START Supplied material
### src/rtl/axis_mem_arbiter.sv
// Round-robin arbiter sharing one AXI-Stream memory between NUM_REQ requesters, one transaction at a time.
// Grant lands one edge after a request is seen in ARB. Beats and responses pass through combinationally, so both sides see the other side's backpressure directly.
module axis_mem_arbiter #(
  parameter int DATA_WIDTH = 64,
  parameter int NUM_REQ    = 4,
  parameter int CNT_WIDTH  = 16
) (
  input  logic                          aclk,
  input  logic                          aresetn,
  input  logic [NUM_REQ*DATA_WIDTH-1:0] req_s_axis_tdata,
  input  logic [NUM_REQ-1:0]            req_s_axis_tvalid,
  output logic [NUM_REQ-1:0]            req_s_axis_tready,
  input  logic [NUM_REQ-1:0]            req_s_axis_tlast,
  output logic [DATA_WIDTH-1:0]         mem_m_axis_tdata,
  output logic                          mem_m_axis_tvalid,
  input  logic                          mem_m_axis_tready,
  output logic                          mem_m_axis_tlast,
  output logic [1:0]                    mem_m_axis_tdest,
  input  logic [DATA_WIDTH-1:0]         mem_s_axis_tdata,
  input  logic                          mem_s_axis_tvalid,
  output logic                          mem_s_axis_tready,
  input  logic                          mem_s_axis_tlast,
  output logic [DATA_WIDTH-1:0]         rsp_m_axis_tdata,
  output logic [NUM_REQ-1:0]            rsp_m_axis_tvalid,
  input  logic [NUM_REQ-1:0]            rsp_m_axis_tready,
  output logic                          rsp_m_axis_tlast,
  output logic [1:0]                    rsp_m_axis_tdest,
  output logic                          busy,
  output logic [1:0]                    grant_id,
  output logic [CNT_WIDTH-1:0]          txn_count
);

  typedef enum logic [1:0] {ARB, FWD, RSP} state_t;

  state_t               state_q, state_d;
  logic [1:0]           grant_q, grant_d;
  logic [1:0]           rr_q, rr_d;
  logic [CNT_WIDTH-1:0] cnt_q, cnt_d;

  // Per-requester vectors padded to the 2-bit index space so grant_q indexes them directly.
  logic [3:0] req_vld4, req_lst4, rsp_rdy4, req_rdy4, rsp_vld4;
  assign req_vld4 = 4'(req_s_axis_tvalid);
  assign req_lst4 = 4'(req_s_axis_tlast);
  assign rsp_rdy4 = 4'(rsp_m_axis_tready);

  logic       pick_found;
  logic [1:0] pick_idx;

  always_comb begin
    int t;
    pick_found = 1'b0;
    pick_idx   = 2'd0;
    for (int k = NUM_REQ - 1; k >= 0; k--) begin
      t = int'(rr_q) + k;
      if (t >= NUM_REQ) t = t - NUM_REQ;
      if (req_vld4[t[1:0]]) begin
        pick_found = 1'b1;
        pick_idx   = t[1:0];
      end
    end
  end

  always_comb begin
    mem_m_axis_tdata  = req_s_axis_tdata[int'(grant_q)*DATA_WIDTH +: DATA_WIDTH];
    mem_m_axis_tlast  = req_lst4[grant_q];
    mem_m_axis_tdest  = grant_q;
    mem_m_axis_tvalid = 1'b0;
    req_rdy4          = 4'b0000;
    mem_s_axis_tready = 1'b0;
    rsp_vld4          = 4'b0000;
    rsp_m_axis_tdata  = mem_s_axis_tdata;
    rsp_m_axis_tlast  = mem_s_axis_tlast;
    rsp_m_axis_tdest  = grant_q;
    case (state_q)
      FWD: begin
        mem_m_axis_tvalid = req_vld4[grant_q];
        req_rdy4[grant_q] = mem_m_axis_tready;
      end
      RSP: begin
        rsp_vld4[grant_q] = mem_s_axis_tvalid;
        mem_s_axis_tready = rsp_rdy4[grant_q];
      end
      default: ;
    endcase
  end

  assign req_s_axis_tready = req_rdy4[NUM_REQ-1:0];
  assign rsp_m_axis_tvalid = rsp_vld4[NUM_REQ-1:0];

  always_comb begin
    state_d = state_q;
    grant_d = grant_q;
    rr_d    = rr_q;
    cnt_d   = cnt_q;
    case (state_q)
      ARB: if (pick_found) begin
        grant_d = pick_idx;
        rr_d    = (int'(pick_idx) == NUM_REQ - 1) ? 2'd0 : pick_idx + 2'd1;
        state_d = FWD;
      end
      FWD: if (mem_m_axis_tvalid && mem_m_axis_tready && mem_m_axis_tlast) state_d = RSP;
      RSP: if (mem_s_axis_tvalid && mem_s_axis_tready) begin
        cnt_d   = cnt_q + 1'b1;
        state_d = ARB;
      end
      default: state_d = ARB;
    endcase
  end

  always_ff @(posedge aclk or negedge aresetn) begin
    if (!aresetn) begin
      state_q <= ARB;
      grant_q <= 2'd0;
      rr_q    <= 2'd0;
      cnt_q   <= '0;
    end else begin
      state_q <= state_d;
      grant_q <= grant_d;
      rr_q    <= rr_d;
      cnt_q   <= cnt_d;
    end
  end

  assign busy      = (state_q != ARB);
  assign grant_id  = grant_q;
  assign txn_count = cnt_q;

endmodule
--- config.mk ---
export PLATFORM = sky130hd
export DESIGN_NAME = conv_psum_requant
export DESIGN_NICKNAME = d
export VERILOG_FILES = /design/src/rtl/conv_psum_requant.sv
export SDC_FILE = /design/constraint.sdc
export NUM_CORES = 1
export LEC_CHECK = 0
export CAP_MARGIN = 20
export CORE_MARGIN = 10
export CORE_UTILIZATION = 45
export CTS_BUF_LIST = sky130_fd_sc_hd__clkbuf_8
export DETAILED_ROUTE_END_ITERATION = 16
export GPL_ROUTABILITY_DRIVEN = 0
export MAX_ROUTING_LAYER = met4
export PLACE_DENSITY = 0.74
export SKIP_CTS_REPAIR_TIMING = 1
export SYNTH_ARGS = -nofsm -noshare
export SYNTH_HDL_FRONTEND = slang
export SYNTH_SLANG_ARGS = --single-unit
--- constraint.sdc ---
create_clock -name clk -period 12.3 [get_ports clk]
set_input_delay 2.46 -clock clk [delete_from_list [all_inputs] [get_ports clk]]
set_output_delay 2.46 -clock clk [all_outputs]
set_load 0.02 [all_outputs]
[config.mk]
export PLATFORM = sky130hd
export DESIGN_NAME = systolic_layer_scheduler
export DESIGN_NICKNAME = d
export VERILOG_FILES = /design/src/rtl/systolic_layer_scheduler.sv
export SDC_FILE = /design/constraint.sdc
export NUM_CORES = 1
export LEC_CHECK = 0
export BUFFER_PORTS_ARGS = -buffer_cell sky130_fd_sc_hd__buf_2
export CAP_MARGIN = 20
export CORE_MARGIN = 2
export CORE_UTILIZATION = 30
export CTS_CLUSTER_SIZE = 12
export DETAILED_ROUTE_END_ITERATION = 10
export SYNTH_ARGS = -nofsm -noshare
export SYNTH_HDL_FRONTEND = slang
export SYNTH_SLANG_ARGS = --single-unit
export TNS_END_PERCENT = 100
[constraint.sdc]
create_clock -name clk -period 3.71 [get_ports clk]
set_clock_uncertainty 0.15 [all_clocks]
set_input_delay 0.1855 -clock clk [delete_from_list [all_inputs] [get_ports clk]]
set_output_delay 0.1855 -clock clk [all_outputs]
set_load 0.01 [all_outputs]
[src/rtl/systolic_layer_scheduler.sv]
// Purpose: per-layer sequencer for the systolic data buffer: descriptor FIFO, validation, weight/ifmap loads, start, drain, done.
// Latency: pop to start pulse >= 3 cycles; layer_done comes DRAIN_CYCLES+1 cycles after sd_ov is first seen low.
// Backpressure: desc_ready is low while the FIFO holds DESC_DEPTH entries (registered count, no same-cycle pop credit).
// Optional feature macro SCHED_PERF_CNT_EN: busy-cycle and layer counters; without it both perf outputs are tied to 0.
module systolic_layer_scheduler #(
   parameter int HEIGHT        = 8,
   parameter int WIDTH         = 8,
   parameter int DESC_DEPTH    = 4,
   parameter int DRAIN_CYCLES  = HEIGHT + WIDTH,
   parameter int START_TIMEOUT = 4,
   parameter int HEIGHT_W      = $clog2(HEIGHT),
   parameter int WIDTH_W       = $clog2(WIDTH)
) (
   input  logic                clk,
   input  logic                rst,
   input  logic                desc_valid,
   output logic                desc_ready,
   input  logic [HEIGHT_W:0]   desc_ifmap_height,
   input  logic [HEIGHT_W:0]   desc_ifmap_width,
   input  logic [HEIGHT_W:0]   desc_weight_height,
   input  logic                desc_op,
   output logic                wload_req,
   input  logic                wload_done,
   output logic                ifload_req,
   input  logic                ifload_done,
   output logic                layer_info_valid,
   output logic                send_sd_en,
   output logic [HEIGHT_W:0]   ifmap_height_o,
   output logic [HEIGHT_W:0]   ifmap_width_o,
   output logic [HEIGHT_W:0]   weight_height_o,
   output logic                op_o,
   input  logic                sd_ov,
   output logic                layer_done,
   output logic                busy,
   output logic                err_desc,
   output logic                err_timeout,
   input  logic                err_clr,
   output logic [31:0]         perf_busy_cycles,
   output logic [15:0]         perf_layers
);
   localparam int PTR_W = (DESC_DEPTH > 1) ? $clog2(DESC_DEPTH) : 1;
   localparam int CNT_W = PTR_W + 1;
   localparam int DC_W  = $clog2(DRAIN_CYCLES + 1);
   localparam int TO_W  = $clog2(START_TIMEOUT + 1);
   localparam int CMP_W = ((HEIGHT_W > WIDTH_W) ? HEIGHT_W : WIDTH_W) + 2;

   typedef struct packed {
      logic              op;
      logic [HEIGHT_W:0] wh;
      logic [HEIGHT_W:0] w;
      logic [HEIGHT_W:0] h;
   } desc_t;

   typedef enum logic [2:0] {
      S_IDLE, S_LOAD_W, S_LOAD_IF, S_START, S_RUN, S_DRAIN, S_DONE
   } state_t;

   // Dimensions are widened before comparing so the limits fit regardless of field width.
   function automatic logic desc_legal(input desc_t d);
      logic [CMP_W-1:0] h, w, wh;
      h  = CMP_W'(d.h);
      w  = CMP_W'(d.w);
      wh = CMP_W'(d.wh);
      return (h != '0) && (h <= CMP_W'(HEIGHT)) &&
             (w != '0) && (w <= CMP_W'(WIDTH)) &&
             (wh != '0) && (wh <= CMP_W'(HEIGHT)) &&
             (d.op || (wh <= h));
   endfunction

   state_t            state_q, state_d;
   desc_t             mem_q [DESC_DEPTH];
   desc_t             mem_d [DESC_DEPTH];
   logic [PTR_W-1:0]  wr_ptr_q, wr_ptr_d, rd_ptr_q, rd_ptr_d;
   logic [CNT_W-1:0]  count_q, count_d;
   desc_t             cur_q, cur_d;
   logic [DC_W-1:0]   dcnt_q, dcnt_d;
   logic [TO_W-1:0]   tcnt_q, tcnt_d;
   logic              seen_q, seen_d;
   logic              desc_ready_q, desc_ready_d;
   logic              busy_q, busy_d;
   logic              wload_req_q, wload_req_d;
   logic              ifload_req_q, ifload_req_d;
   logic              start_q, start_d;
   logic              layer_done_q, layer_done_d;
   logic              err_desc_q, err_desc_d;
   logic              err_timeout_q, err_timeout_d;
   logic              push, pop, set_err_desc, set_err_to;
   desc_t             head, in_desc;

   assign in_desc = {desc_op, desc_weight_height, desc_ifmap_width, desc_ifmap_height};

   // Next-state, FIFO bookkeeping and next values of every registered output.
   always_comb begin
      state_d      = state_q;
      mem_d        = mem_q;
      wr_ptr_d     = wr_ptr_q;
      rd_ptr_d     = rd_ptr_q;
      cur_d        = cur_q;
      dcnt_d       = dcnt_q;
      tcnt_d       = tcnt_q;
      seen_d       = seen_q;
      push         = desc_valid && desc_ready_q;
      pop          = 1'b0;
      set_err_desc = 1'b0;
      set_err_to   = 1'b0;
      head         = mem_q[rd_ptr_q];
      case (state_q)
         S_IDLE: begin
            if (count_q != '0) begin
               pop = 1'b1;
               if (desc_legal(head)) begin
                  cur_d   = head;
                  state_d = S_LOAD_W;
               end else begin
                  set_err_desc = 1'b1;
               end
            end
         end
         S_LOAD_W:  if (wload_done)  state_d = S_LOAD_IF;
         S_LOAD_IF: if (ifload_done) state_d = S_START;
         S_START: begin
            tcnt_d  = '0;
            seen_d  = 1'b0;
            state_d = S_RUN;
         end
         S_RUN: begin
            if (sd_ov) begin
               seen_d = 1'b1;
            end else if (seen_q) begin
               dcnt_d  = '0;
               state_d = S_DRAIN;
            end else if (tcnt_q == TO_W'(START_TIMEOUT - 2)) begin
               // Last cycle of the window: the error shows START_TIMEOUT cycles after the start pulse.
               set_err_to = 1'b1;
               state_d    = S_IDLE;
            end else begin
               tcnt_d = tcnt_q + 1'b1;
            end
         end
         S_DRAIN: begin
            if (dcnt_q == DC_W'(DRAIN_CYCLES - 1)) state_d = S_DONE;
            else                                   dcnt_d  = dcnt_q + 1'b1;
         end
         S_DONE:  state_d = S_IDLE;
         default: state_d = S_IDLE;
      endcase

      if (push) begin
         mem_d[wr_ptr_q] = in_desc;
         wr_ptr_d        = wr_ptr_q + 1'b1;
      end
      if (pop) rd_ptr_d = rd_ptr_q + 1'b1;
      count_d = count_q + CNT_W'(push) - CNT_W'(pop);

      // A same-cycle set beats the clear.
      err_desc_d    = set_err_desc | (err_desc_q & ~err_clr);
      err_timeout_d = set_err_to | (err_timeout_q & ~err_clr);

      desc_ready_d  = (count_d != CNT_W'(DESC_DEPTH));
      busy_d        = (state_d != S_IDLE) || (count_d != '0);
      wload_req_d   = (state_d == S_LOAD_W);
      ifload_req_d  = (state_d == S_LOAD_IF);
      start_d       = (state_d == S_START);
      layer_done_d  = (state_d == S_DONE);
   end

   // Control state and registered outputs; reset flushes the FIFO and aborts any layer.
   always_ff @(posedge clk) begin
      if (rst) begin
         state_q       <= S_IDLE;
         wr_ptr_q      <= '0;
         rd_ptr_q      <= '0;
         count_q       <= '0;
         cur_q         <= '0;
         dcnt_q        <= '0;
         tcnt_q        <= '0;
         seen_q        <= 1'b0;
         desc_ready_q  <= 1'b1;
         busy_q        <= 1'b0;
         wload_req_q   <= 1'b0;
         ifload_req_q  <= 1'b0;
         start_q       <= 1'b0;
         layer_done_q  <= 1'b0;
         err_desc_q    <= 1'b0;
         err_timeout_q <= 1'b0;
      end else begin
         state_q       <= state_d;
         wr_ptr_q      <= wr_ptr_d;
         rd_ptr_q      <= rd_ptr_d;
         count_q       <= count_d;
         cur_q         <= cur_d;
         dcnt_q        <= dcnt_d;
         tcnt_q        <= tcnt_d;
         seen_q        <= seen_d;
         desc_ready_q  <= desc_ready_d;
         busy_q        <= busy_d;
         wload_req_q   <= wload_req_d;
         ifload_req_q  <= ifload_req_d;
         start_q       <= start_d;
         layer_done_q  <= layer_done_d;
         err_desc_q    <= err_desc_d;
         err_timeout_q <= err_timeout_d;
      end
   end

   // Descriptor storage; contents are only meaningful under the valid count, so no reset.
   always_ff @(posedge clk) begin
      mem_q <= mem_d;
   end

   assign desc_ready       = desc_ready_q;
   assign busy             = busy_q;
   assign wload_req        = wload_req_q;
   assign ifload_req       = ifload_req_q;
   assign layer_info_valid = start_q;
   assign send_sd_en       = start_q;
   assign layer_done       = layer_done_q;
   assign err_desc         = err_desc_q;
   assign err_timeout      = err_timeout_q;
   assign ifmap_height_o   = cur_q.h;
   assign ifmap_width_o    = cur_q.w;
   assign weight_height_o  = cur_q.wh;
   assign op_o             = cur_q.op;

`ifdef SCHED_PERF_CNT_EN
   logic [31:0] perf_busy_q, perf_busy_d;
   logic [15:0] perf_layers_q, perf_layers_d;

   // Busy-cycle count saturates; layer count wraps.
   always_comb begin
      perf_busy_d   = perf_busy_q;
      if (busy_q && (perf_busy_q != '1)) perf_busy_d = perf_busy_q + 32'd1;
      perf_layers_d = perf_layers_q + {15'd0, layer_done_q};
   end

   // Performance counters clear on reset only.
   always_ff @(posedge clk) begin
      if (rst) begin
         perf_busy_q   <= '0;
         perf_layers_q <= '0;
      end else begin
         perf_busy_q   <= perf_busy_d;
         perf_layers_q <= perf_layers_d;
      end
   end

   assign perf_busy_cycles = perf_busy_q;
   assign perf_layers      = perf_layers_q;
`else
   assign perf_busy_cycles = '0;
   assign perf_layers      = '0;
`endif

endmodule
END Supplied material
» **What you need to do**: Given the records above, restate word for word only the lines starting at the one with "(count_d != '0);" and ending at the one with "logic [15:0] perf_layers_q, perf_layers_d;".

» **Response to the task**:
      busy_d        = (state_d != S_IDLE) || (count_d != '0);
      wload_req_d   = (state_d == S_LOAD_W);
      ifload_req_d  = (state_d == S_LOAD_IF);
      start_d       = (state_d == S_START);
      layer_done_d  = (state_d == S_DONE);
   end

   // Control state and registered outputs; reset flushes the FIFO and aborts any layer.
   always_ff @(posedge clk) begin
      if (rst) begin
         state_q       <= S_IDLE;
         wr_ptr_q      <= '0;
         rd_ptr_q      <= '0;
         count_q       <= '0;
         cur_q         <= '0;
         dcnt_q        <= '0;
         tcnt_q        <= '0;
         seen_q        <= 1'b0;
         desc_ready_q  <= 1'b1;
         busy_q        <= 1'b0;
         wload_req_q   <= 1'b0;
         ifload_req_q  <= 1'b0;
         start_q       <= 1'b0;
         layer_done_q  <= 1'b0;
         err_desc_q    <= 1'b0;
         err_timeout_q <= 1'b0;
      end else begin
         state_q       <= state_d;
         wr_ptr_q      <= wr_ptr_d;
         rd_ptr_q      <= rd_ptr_d;
         count_q       <= count_d;
         cur_q         <= cur_d;
         dcnt_q        <= dcnt_d;
         tcnt_q        <= tcnt_d;
         seen_q        <= seen_d;
         desc_ready_q  <= desc_ready_d;
         busy_q        <= busy_d;
         wload_req_q   <= wload_req_d;
         ifload_req_q  <= ifload_req_d;
         start_q       <= start_d;
         layer_done_q  <= layer_done_d;
         err_desc_q    <= err_desc_d;
         err_timeout_q <= err_timeout_d;
      end
   end

   // Descriptor storage; contents are only meaningful under the valid count, so no reset.
   always_ff @(posedge clk) begin
      mem_q <= mem_d;
   end

   assign desc_ready       = desc_ready_q;
   assign busy             = busy_q;
   assign wload_req        = wload_req_q;
   assign ifload_req       = ifload_req_q;
   assign layer_info_valid = start_q;
   assign send_sd_en       = start_q;
   assign layer_done       = layer_done_q;
   assign err_desc         = err_desc_q;
   assign err_timeout      = err_timeout_q;
   assign ifmap_height_o   = cur_q.h;
   assign ifmap_width_o    = cur_q.w;
   assign weight_height_o  = cur_q.wh;
   assign op_o             = cur_q.op;

`ifdef SCHED_PERF_CNT_EN
   logic [31:0] perf_busy_q, perf_busy_d;
   logic [15:0] perf_layers_q, perf_layers_d;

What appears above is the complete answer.